Enter, Prise

Historically, Apple’s sales to business and government buyers of personal computers have been, in a word, minuscule. To put a number on it, Forrester published data where the estimated value of those sales in 2007 were 2.8%. A figure lower than Apple’s overall market share of PCs in that time frame.

Things did not improve much in the years following. The following chart shows the split between Windows and Mac OS X for the value of enterprise computers sold in 2007 through 2009.

Apple’s share of value went from 2.8% to 3.7%, an increase of 1 point of share, but one which in real terms was not very valuable because the overall market declined due to recession. Revenues for Apple were basically flat at around $2 billion each year as shown in the second chart.

However, the situation changed very rapidly in the last two years.

Apple’s share of enterprise revenues doubled from 3.7% to 7.8% in 2010 and nearly doubled again to 14.6% last year. A large part of that acceleration was due to the iPad which generated an estimated 6 billion in sales in 2011, triple what Macs were grossing in 2007.

Forrester goes further and estimates the same data for the next two years.

The estimate seems to be an extrapolation of the last two years which may or may not happen and we should treat it with caution.

However, if the pattern emerges as an extension of the near past, Apple’s position in the market at nearly 30% share next year would be a sea change. It may challenge for the top spot among all vendors to the sector.

It’s been said many times that “if only Apple put more emphasis” on Enterprise sales, imagine how much more growth they would obtain. However, I believe that this reversal of fortune did not come about from paying more attention but rather from paying less attention to Enterprise.

Enterprise buyers are demanding customers. They have highly specific requirements and ask vendors to conform to multiple layers of dependencies. As a result, enterprise vendors (led by Microsoft) have done all they could to make their software and hardware conformable to these needs. For decades this was the modus operandi and, due to the early adopter nature of businesses in personal computing, the resulting product was passed on to consumers as the “standard”. Consumers accepted it as it was better than having no computers at all.

The problem is that customers, especially demanding ones, don’t realize that a new basis of performance might be more beneficial. Apple and mobile devices in general presented this “low-end” alternative not in response to requirements from business but in response to requirements from consumers who had been much more eager in the last decade to adopt new technologies with fewer strings attached. All the security, conformability and legacy issues of the early business adopters turned them into late adopters as technology shifted.

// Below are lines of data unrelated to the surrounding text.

### src/rtl/crqe_pkg.sv
// crqe_pkg: shared types, codes and a helper function of the cfg reachability query engine
// no dependencies; crqe_ctrl, crqe_dp, the top level and the checker refer to it by scoped names

package crqe_pkg;

   localparam int unsigned MASK_WIDTH      = 64;
   localparam int unsigned INDEX_WIDTH     = 6;
   localparam int unsigned COUNT_WIDTH     = 7;
   localparam int unsigned CSR_INDEX_WIDTH = 2;
   localparam int unsigned CSR_DATA_WIDTH  = 7;

   // register indexes of the csr port
   localparam logic [CSR_INDEX_WIDTH-1:0] CSR_BLOCK_COUNT      = 2'd0;
   localparam logic [CSR_INDEX_WIDTH-1:0] CSR_DOMINATORS_VALID = 2'd1;

   typedef enum logic [1:0] {
      ACT_LOAD    = 2'd0,
      ACT_REACH   = 2'd1,
      ACT_DOM     = 2'd2,
      ACT_BARRIER = 2'd3
   } action_type;

   typedef struct packed {
      action_type                  action;
      logic [INDEX_WIDTH-1:0]      block_index;
      logic [MASK_WIDTH-1:0]       successor_mask;
      logic                        has_barrier;
      logic [INDEX_WIDTH-1:0]      dominator_parent;
      logic [INDEX_WIDTH-1:0]      source_block;
      logic [INDEX_WIDTH-1:0]      sink_block;
   } req_type;

   typedef struct packed {
      logic answer;
      logic index_out_of_range;
   } rsp_type;

   typedef enum logic [2:0] {
      ST_IDLE,
      ST_DECODE,
      ST_LOAD,
      ST_SEARCH_ALL,
      ST_SEARCH_FREE,
      ST_DOM_TEST,
      ST_DOM_WAIT,
      ST_FINISH
   } state_type;

   // controller to datapath
   typedef struct packed {
      logic capture;
      logic load_write;
      logic search_start;
      logic search_expand_all;
      logic search_run;
      logic dom_init;
      logic dom_advance;
      logic res_write;
      logic res_answer;
      logic res_oor;
      logic rsp_push;
   } ctrl_cmd_type;

   // datapath to controller
   typedef struct packed {
      action_type action;
      logic       index_oor;
      logic       same_block;
      logic       dominators_valid;
      logic       source_is_zero;
      logic       search_done;
      logic       sink_visited;
      logic       sink_barrier;
      logic       step_over;
      logic       cur_is_source;
      logic       parent_bad;
      logic       rsp_busy;
   } dp_status_type;

   // index of the single set bit of a one-hot word (or-tree encoder)
   function automatic logic [INDEX_WIDTH-1:0] onehot_to_index(
      input logic [MASK_WIDTH-1:0] one_hot
   );
      logic [INDEX_WIDTH-1:0] idx;
      logic [INDEX_WIDTH-1:0] pos;
      idx = '0;
      for (int i = 0; i < MASK_WIDTH; i++) begin
         pos = INDEX_WIDTH'(i);
         for (int k = 0; k < INDEX_WIDTH; k++) begin
            idx[k] = idx[k] | (one_hot[i] & pos[k]);
         end
      end
      return idx;
   endfunction

endpackage

### src/rtl/crqe_ctrl.sv
// crqe_ctrl: sequencing state machine of the query engine
// depends on crqe_pkg; drives the command struct of crqe_dp and reads its status struct

module crqe_ctrl (
   input  logic                    clock,
   input  logic                    reset,
   input  logic                    req_valid,
   output logic                    req_ready,
   input  crqe_pkg::dp_status_type status,
   output crqe_pkg::ctrl_cmd_type  cmd
);

   crqe_pkg::state_type state_ff;
   crqe_pkg::state_type state_in;

   always_ff @(posedge clock) begin
      if (reset) begin
         state_ff <= crqe_pkg::ST_IDLE;
      end else begin
         state_ff <= state_in;
      end
   end

   // next state
   always_comb begin
      state_in = state_ff;
      case (state_ff)
         crqe_pkg::ST_IDLE: begin
            if (req_valid) state_in = crqe_pkg::ST_DECODE;
         end
         crqe_pkg::ST_DECODE: begin
            if (status.action == crqe_pkg::ACT_LOAD) begin
               state_in = crqe_pkg::ST_LOAD;
            end else if (status.index_oor) begin
               state_in = crqe_pkg::ST_FINISH;
            end else begin
               case (status.action)
                  crqe_pkg::ACT_REACH, crqe_pkg::ACT_BARRIER: begin
                     state_in = status.same_block ? crqe_pkg::ST_FINISH
                                                  : crqe_pkg::ST_SEARCH_ALL;
                  end
                  crqe_pkg::ACT_DOM: begin
                     state_in = status.dominators_valid ? crqe_pkg::ST_DOM_TEST
                                                        : crqe_pkg::ST_FINISH;
                  end
                  default: state_in = crqe_pkg::ST_FINISH;
               endcase
            end
         end
         crqe_pkg::ST_LOAD: begin
            state_in = crqe_pkg::ST_FINISH;
         end
         crqe_pkg::ST_SEARCH_ALL: begin
            if (status.search_done) begin
               if (status.action == crqe_pkg::ACT_BARRIER && status.sink_visited &&
                   !status.sink_barrier) begin
                  state_in = crqe_pkg::ST_SEARCH_FREE;
               end else begin
                  state_in = crqe_pkg::ST_FINISH;
               end
            end
         end
         crqe_pkg::ST_SEARCH_FREE: begin
            if (status.search_done) state_in = crqe_pkg::ST_FINISH;
         end
         crqe_pkg::ST_DOM_TEST: begin
            if (status.step_over || status.cur_is_source) begin
               state_in = crqe_pkg::ST_FINISH;
            end else begin
               state_in = crqe_pkg::ST_DOM_WAIT;
            end
         end
         crqe_pkg::ST_DOM_WAIT: begin
            state_in = status.parent_bad ? crqe_pkg::ST_FINISH : crqe_pkg::ST_DOM_TEST;
         end
         crqe_pkg::ST_FINISH: begin
            if (!status.rsp_busy) state_in = crqe_pkg::ST_IDLE;
         end
         default: state_in = crqe_pkg::ST_IDLE;
      endcase
   end

   // outputs
   always_comb begin
      cmd       = '0;
      req_ready = 1'b0;
      case (state_ff)
         crqe_pkg::ST_IDLE: begin
            req_ready   = 1'b1;
            cmd.capture = req_valid;
         end
         crqe_pkg::ST_DECODE: begin
            if (status.action == crqe_pkg::ACT_LOAD) begin
               cmd.res_write = 1'b0;
            end else if (status.index_oor) begin
               cmd.res_write = 1'b1;
               cmd.res_oor   = 1'b1;
            end else begin
               case (status.action)
                  crqe_pkg::ACT_REACH: begin
                     if (status.same_block) begin
                        cmd.res_write  = 1'b1;
                        cmd.res_answer = 1'b1;
                     end else begin
                        cmd.search_start      = 1'b1;
                        cmd.search_expand_all = 1'b1;
                     end
                  end
                  crqe_pkg::ACT_DOM: begin
                     if (status.dominators_valid) begin
                        cmd.dom_init = 1'b1;
                     end else begin
                        cmd.res_write  = 1'b1;
                        cmd.res_answer = status.source_is_zero;
                     end
                  end
                  crqe_pkg::ACT_BARRIER: begin
                     if (status.same_block) begin
                        cmd.res_write = 1'b1;
                     end else begin
                        cmd.search_start      = 1'b1;
                        cmd.search_expand_all = 1'b1;
                     end
                  end
                  default: cmd.res_write = 1'b1;
               endcase
            end
         end
         crqe_pkg::ST_LOAD: begin
            cmd.load_write = 1'b1;
            cmd.res_write  = 1'b1;
         end
         crqe_pkg::ST_SEARCH_ALL: begin
            cmd.search_run = 1'b1;
            if (status.search_done) begin
               if (status.action == crqe_pkg::ACT_REACH) begin
                  cmd.res_write  = 1'b1;
                  cmd.res_answer = status.sink_visited;
               end else if (!status.sink_visited) begin
                  cmd.res_write = 1'b1;
               end else if (status.sink_barrier) begin
                  cmd.res_write  = 1'b1;
                  cmd.res_answer = 1'b1;
               end else begin
                  cmd.search_start = 1'b1;
               end
            end
         end
         crqe_pkg::ST_SEARCH_FREE: begin
            cmd.search_run = 1'b1;
            if (status.search_done) begin
               cmd.res_write  = 1'b1;
               cmd.res_answer = !status.sink_visited;
            end
         end
         crqe_pkg::ST_DOM_TEST: begin
            if (status.step_over) begin
               cmd.res_write = 1'b1;
            end else if (status.cur_is_source) begin
               cmd.res_write  = 1'b1;
               cmd.res_answer = 1'b1;
            end
         end
         crqe_pkg::ST_DOM_WAIT: begin
            if (status.parent_bad) begin
               cmd.res_write = 1'b1;
            end else begin
               cmd.dom_advance = 1'b1;
            end
         end
         crqe_pkg::ST_FINISH: begin
            cmd.rsp_push = !status.rsp_busy;
         end
         default: cmd = '0;
      endcase
   end

endmodule
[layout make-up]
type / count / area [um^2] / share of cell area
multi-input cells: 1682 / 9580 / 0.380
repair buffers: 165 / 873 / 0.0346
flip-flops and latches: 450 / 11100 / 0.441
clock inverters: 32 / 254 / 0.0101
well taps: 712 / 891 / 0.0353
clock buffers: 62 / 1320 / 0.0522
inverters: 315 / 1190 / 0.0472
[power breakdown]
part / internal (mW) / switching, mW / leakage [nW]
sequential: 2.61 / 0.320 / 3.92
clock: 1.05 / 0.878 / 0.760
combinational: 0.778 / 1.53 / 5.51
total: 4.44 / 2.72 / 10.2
--- src/rtl/fmd_hdr_check.sv ---
// ----------------------------------------------------------------------------
// fmd_hdr_check - header validation
// Ranks magic, version, flags rules and payload limit into one error code.
// ----------------------------------------------------------------------------
module fmd_hdr_check
    import fmd_pkg::*;
(
    input  logic        magic_mismatch,
    input  logic [7:0]  version,
    input  logic [7:0]  flags,
    input  logic [31:0] length,
    input  logic [7:0]  expected_version,
    input  logic [31:0] max_payload_len,
    output err_t        err
);

    logic flags_bad;

    // upper bits set, error without response, more without stream
    assign flags_bad = (flags[7:4] != 4'd0)
                    || (flags[1] && !flags[0])
                    || (flags[3] && !flags[2]);

    always_comb
    begin
        if (magic_mismatch)
            err = ERR_MAGIC;
        else if (version != expected_version)
            err = ERR_VERSION;
        else if (flags_bad)
            err = ERR_FLAGS;
        else if (length > max_payload_len)
            err = ERR_SIZE;
        else
            err = ERR_NONE;
    end

endmodule
`src/hdl/frame_bitmap_allocator_top_assert.svh`:
```
// assertion macros for the frame bitmap allocator
`ifndef FRAME_BITMAP_ALLOCATOR_TOP_ASSERT_SVH
`define FRAME_BITMAP_ALLOCATOR_TOP_ASSERT_SVH

// condition holds at every edge outside reset
`define FBA_ASSERT_HOLD(label, cond, msg) \
    label: assert property (@(posedge aclk) disable iff (!aresetn) (cond)) \
        else $error(msg);

// consequence in the same cycle
`define FBA_ASSERT_IMP(label, ante, cons, msg) \
    label: assert property (@(posedge aclk) disable iff (!aresetn) (ante) |-> (cons)) \
        else $error(msg);

// consequence in the next cycle
`define FBA_ASSERT_NEXT(label, ante, cons, msg) \
    label: assert property (@(posedge aclk) disable iff (!aresetn) (ante) |=> (cons)) \
        else $error(msg);

`endif

```
`src/hdl/fba_pkg.sv`:
```
// shared types and constants of the frame bitmap allocator
`default_nettype none

package fba_pkg;

    localparam int FRAME_W     = 12;
    localparam int CFG_W       = 13;
    localparam int REM_W       = 14;
    localparam int FIELD_LIMIT = 4096;
    localparam int COUNT_RESET = 4096;

    typedef enum logic [2:0] {
        ST_ALLOCATED = 3'd0,
        ST_MAPPED    = 3'd1,
        ST_NO_FREE   = 3'd2,
        ST_FREED     = 3'd3,
        ST_NOTHING   = 3'd4
    } status_t;

    typedef enum logic [0:0] {
        ACT_ALLOC = 1'b0,
        ACT_FREE  = 1'b1
    } action_t;

    typedef enum logic [1:0] {
        S_CLEAR = 2'd0,
        S_IDLE  = 2'd1,
        S_SCAN  = 2'd2,
        S_DONE  = 2'd3
    } state_t;

    typedef struct packed {
        action_t              action;
        logic [FRAME_W-1:0]   page_frame;
        logic                 kernel_page;
        logic                 writable_page;
    } in_item_t;

    typedef struct packed {
        status_t              status;
        logic [FRAME_W-1:0]   frame_out;
        logic                 present_bit;
        logic                 rw_bit;
        logic                 user_bit;
    } out_item_t;

    // verdict of the word unit on one bitmap word
    typedef struct packed {
        logic hit;
        logic miss;
    } word_scan_t;

endpackage

`default_nettype wire

```
`src/hdl/fba_word_unit.sv`:
```
// word unit: first free bit search, bit set and bit clear on one bitmap word
`default_nettype none

module fba_word_unit #(
    parameter int WORD_BITS = 32
) (
    input  wire logic [WORD_BITS-1:0]                       word_in,
    input  wire fba_pkg::action_t                           mode,
    input  wire logic signed [fba_pkg::REM_W-1:0]           rem,
    output fba_pkg::word_scan_t                             scan,
    output logic [((WORD_BITS > 1) ? $clog2(WORD_BITS) : 1)-1:0] lane,
    output logic [WORD_BITS-1:0]                            word_out,
    output logic signed [fba_pkg::REM_W-1:0]                rem_next
);

    localparam int LANE_W = (WORD_BITS > 1) ? $clog2(WORD_BITS) : 1;
    localparam logic signed [fba_pkg::REM_W-1:0] WB_S = fba_pkg::REM_W'(WORD_BITS);

    logic              alloc_hit;
    logic [LANE_W-1:0] alloc_lane;
    logic [WORD_BITS-1:0] lane_mask;

    // lowest free bit that still lies below the bound
    always_comb begin
        alloc_hit  = 1'b0;
        alloc_lane = '0;
        for (int i = WORD_BITS - 1; i >= 0; i--) begin
            if (!word_in[i] && (signed'(fba_pkg::REM_W'(i)) < rem)) begin
                alloc_hit  = 1'b1;
                alloc_lane = LANE_W'(i);
            end
        end
    end

    assign rem_next = rem - WB_S;

    always_comb begin
        scan = '0;
        lane = alloc_lane;
        if (mode == fba_pkg::ACT_FREE) begin
            // remaining offset below one word means the frame sits here
            scan.hit = (rem < WB_S);
            lane     = rem[LANE_W-1:0];
        end else begin
            scan.hit  = alloc_hit;
            scan.miss = !alloc_hit && (rem_next <= 0);
        end
    end

    assign lane_mask = WORD_BITS'(1) << lane;
    assign word_out  = (mode == fba_pkg::ACT_FREE) ? (word_in & ~lane_mask)
                                                   : (word_in | lane_mask);

endmodule

`default_nettype wire

```
**src/rtl/one_shot_timer_bank_unit_defines.svh**
```systemverilog
// Assertion macros shared by the one-shot timer bank RTL.
// Each macro expects clk and rst_n to be visible where it is used.
`ifndef ONE_SHOT_TIMER_BANK_UNIT_DEFINES_SVH
`define ONE_SHOT_TIMER_BANK_UNIT_DEFINES_SVH

// Consequent must hold in the same cycle as the antecedent.
`define OSB_ASSERT_NOW(lbl, ante, cons, msg) \
  lbl: assert property (@(posedge clk) disable iff (!rst_n) (ante) |-> (cons)) \
    else $error(msg);

// Consequent must hold in the cycle after the antecedent.
`define OSB_ASSERT_NEXT(lbl, ante, cons, msg) \
  lbl: assert property (@(posedge clk) disable iff (!rst_n) (ante) |=> (cons)) \
    else $error(msg);

`endif

```
**src/rtl/osb_pkg.sv**
```systemverilog
// Package for the one-shot timer bank: sizes, request codes, controller
// states and the command/status structs between controller and datapath.
package osb_pkg;

  localparam int NUM_TIMERS = 8;
  localparam int TIMER_W    = (NUM_TIMERS > 1) ? $clog2(NUM_TIMERS) : 1;

  localparam int INDEX_W   = 3;
  localparam int PERIOD_W  = 32;
  localparam int ELAPSED_W = 16;
  localparam int COUNT_W   = 32;

  localparam logic REQ_START = 1'b0;
  localparam logic REQ_TICK  = 1'b1;

  typedef enum logic [1:0] {
    ST_IDLE,
    ST_SCAN,
    ST_EMIT
  } osb_state_t;

  typedef struct packed {
    logic tick_load;
    logic start_wr;
    logic scan_step;
    logic emit_step;
    logic idx_clr;
  } osb_cmd_t;

  typedef struct packed {
    logic idx_last;
    logic mask_empty;
    logic cur_bit;
    logic out_free;
  } osb_sts_t;

endpackage

```
**src/rtl/osb_ifaces.sv**
```systemverilog
// Valid/ready channel interfaces for the one-shot timer bank.
// Depends on osb_pkg for the payload widths.
interface osb_in_if import osb_pkg::*; ();
  logic                 valid;
  logic                 ready;
  logic                 req_type;
  logic [INDEX_W-1:0]   timer_index;
  logic [PERIOD_W-1:0]  period_ms;
  logic [ELAPSED_W-1:0] elapsed_ms;

  modport source (output valid, req_type, timer_index, period_ms, elapsed_ms,
                  input ready);
  modport sink   (input valid, req_type, timer_index, period_ms, elapsed_ms,
                  output ready);
endinterface

interface osb_out_if import osb_pkg::*; ();
  logic               valid;
  logic               ready;
  logic [INDEX_W-1:0] expired_index;
  logic               last_expiry;

  modport source (output valid, expired_index, last_expiry, input ready);
  modport sink   (input valid, expired_index, last_expiry, output ready);
endinterface

```
**src/rtl/one_shot_timer_bank_unit.sv**
```systemverilog
// One-shot timer bank, top level. A start item is accepted in idle and gives no result.
// A tick item scans one timer per cycle through the single add/compare unit, then walks the
// expiry mask one index per cycle up to the last expired timer, holding on a set bit until
// the output register is free. No new item is taken until the walk is done.
// Synchronous active-low reset disarms every timer and empties the output register.
module one_shot_timer_bank_unit import osb_pkg::*; (
  input  logic      clk,
  input  logic      rst_n,
  osb_in_if.sink    in_if,
  osb_out_if.source out_if
);

  osb_cmd_t cmd;
  osb_sts_t sts;

  osb_ctrl u_ctrl (
    .clk         (clk),
    .rst_n       (rst_n),
    .in_valid    (in_if.valid),
    .in_req_type (in_if.req_type),
    .in_ready    (in_if.ready),
    .sts         (sts),
    .cmd         (cmd)
  );

  osb_dp u_dp (
    .clk               (clk),
    .rst_n             (rst_n),
    .cmd               (cmd),
    .sts               (sts),
    .in_timer_index    (in_if.timer_index),
    .in_period_ms      (in_if.period_ms),
    .in_elapsed_ms     (in_if.elapsed_ms),
    .out_valid         (out_if.valid),
    .out_ready         (out_if.ready),
    .out_expired_index (out_if.expired_index),
    .out_last_expiry   (out_if.last_expiry)
  );

endmodule

```
**src/rtl/osb_ctrl.sv**
```systemverilog
// Controller for the one-shot timer bank: idle, scan and emit phases.
// Depends on osb_pkg and the assertion macros in the defines header.
`include "one_shot_timer_bank_unit_defines.svh"

module osb_ctrl import osb_pkg::*; (
  input  logic     clk,
  input  logic     rst_n,
  input  logic     in_valid,
  input  logic     in_req_type,
  output logic     in_ready,
  input  osb_sts_t sts,
  output osb_cmd_t cmd
);

  osb_state_t state_r, state_nxt;

  always_ff @(posedge clk) begin
    if (!rst_n) begin
      state_r <= ST_IDLE;
    end else begin
      state_r <= state_nxt;
    end
  end

  always_comb begin
    state_nxt = state_r;
    case (state_r)
      ST_IDLE: begin
        if (in_valid && (in_req_type == REQ_TICK)) state_nxt = ST_SCAN;
      end
      ST_SCAN: begin
        if (sts.idx_last) state_nxt = ST_EMIT;
      end
      ST_EMIT: begin
        if (sts.mask_empty) state_nxt = ST_IDLE;
      end
      default: state_nxt = ST_IDLE;
    endcase
  end

  always_comb begin
    cmd      = '0;
    in_ready = 1'b0;
    case (state_r)
      ST_IDLE: begin
        in_ready      = 1'b1;
        cmd.start_wr  = in_valid && (in_req_type == REQ_START);
        cmd.tick_load = in_valid && (in_req_type == REQ_TICK);
        cmd.idx_clr   = in_valid && (in_req_type == REQ_TICK);
      end
      ST_SCAN: begin
        cmd.scan_step = 1'b1;
        cmd.idx_clr   = sts.idx_last;
      end
      ST_EMIT: begin
        // A set bit waits for a free output slot; clear bits are skipped.
        cmd.emit_step = !sts.mask_empty && (!sts.cur_bit || sts.out_free);
      end
      default: begin
        cmd = '0;
      end
    endcase
  end

  `OSB_ASSERT_NEXT(a_scan_to_emit, (state_r == ST_SCAN) && sts.idx_last, state_r == ST_EMIT, "scan did not hand over to emit")
  `OSB_ASSERT_NEXT(a_emit_done, (state_r == ST_EMIT) && sts.mask_empty, state_r == ST_IDLE, "emit did not finish when no expiry was left")

endmodule

```
**src/rtl/osb_dp.sv**
```systemverilog
// Datapath for the one-shot timer bank: timer storage, scan counter,
// saturating add and compare, expiry mask and the output register.
// Depends on osb_pkg and the assertion macros in the defines header.
`include "one_shot_timer_bank_unit_defines.svh"

module osb_dp import osb_pkg::*; (
  input  logic                 clk,
  input  logic                 rst_n,
  input  osb_cmd_t             cmd,
  output osb_sts_t             sts,
  input  logic [INDEX_W-1:0]   in_timer_index,
  input  logic [PERIOD_W-1:0]  in_period_ms,
  input  logic [ELAPSED_W-1:0] in_elapsed_ms,
  output logic                 out_valid,
  input  logic                 out_ready,
  output logic [INDEX_W-1:0]   out_expired_index,
  output logic                 out_last_expiry
);

  logic [PERIOD_W-1:0]   period_r  [NUM_TIMERS];
  logic [COUNT_W-1:0]    elapsed_r [NUM_TIMERS];
  logic [NUM_TIMERS-1:0] armed_r;
  logic [NUM_TIMERS-1:0] mask_r;
  logic [TIMER_W-1:0]    idx_r;
  logic [ELAPSED_W-1:0]  add_r;

  logic                 out_valid_r;
  logic [INDEX_W-1:0]   out_index_r;
  logic                 out_last_r;

  logic                 start_ok;
  logic [TIMER_W-1:0]   start_idx;
  logic [COUNT_W:0]     sum_wide;
  logic [COUNT_W-1:0]   sum_sat;
  logic                 hit;
  logic [NUM_TIMERS-1:0] idx_bit;
  logic                 last_flag;
  logic                 load_out;

  assign start_ok  = 32'(in_timer_index) < 32'(NUM_TIMERS);
  assign start_idx = TIMER_W'(in_timer_index);

  // Saturating add of the tick to the current timer's count.
  assign sum_wide = {1'b0, elapsed_r[idx_r]} + (COUNT_W + 1)'(add_r);
  assign sum_sat  = sum_wide[COUNT_W] ? {COUNT_W{1'b1}} : sum_wide[COUNT_W-1:0];
  assign hit      = armed_r[idx_r] && (sum_sat >= period_r[idx_r]);

  assign idx_bit   = NUM_TIMERS'(1) << idx_r;
  assign last_flag = (mask_r & ~idx_bit) == '0;
  assign load_out  = cmd.emit_step && mask_r[idx_r];

  assign sts.idx_last   = idx_r == TIMER_W'(NUM_TIMERS - 1);
  assign sts.mask_empty = mask_r == '0;
  assign sts.cur_bit    = mask_r[idx_r];
  assign sts.out_free   = !out_valid_r || out_ready;

  always_ff @(posedge clk) begin
    if (cmd.start_wr && start_ok) begin
      period_r[start_idx]  <= in_period_ms;
      elapsed_r[start_idx] <= '0;
    end else if (cmd.scan_step && armed_r[idx_r]) begin
      elapsed_r[idx_r] <= sum_sat;
    end
    if (cmd.tick_load) begin
      add_r <= in_elapsed_ms;
    end
    if (load_out) begin
      out_index_r <= INDEX_W'(idx_r);
      out_last_r  <= last_flag;
    end
  end

  always_ff @(posedge clk) begin
    if (!rst_n) begin
      armed_r     <= '0;
      mask_r      <= '0;
      idx_r       <= '0;
      out_valid_r <= 1'b0;
    end else begin
      if (cmd.start_wr && start_ok) begin
        armed_r[start_idx] <= 1'b1;
      end else if (cmd.scan_step && hit) begin
        armed_r[idx_r] <= 1'b0;
      end
      if (cmd.scan_step && hit) begin
        mask_r[idx_r] <= 1'b1;
      end else if (load_out) begin
        mask_r[idx_r] <= 1'b0;
      end
      if (cmd.idx_clr) begin
        idx_r <= '0;
      end else if (cmd.scan_step || cmd.emit_step) begin
        idx_r <= idx_r + TIMER_W'(1);
      end
      if (load_out) begin
        out_valid_r <= 1'b1;
      end else if (out_ready) begin
        out_valid_r <= 1'b0;
      end
    end
  end

  assign out_valid         = out_valid_r;
  assign out_expired_index = out_index_r;
  assign out_last_expiry   = out_last_r;

  `OSB_ASSERT_NOW(a_emit_slot, cmd.emit_step && mask_r[idx_r], sts.out_free, "expiry loaded into a full output register")
  `OSB_ASSERT_NOW(a_expired_disarmed, mask_r[idx_r], !armed_r[idx_r], "pending expiry on an armed timer")
  `OSB_ASSERT_NEXT(a_last_drains, load_out && last_flag, mask_r == '0, "expiries left after the one marked last")

endmodule

```
**src/flat_wrapper.sv**
```systemverilog
// flat-port wrapper written by rule: the top's interface ports become plain ports
module one_shot_timer_bank_unit_flat import osb_pkg::*;
  (clk, rst_n, in_if_valid, in_if_req_type, in_if_timer_index, in_if_period_ms, in_if_elapsed_ms, in_if_ready, out_if_valid, out_if_expired_index, out_if_last_expiry, out_if_ready);
  osb_in_if in_if_i ();
  osb_out_if out_if_i ();
  input  logic clk;
  input  logic rst_n;
  input wire logic [$bits(in_if_i.valid)-1:0] in_if_valid;
  input wire logic [$bits(in_if_i.req_type)-1:0] in_if_req_type;
  input wire logic [$bits(in_if_i.timer_index)-1:0] in_if_timer_index;
  input wire logic [$bits(in_if_i.period_ms)-1:0] in_if_period_ms;
  input wire logic [$bits(in_if_i.elapsed_ms)-1:0] in_if_elapsed_ms;
  output wire logic [$bits(in_if_i.ready)-1:0] in_if_ready;
  output wire logic [$bits(out_if_i.valid)-1:0] out_if_valid;
  output wire logic [$bits(out_if_i.expired_index)-1:0] out_if_expired_index;
  output wire logic [$bits(out_if_i.last_expiry)-1:0] out_if_last_expiry;
  input wire logic [$bits(out_if_i.ready)-1:0] out_if_ready;
  assign in_if_i.valid = in_if_valid;
  assign in_if_i.req_type = in_if_req_type;
  assign in_if_i.timer_index = in_if_timer_index;
  assign in_if_i.period_ms = in_if_period_ms;
  assign in_if_i.elapsed_ms = in_if_elapsed_ms;
  assign in_if_ready = in_if_i.ready;
  assign out_if_valid = out_if_i.valid;
  assign out_if_expired_index = out_if_i.expired_index;
  assign out_if_last_expiry = out_if_i.last_expiry;
  assign out_if_i.ready = out_if_ready;
  one_shot_timer_bank_unit u_core (.clk(clk), .rst_n(rst_n), .in_if(in_if_i), .out_if(out_if_i));
endmodule
```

So a company focused on an asymmetric market led with new solutions to problems that enterprises did not think they had. Mobility was something few IT managers asked for and was granted begrudgingly to only those “most valuable” who needed it due to cost and security considerations. As Apple willfully ignored these Enterprise needs it, paradoxically, created exactly what they needed.

It pried entry into the most difficult of markets by not even wanting to enter.

In thinking about how this market will evolve, I hear about “consumerization” and cost reduction as benefits and justification of this shift. But fundamentally, what is happening is a classic low end disruption. Enterprises increased their demands beyond what the users in those enterprises could absorb. Instead of ultra-secure, locked-down and immobile computing, users were looking for flexibility, agility and mobility. That’s what Apple was listening to.

Apple’s best strategy today would be to persist on this trajectory and listen to the under-served consumer rather than the over-served and over-demanding IT manager.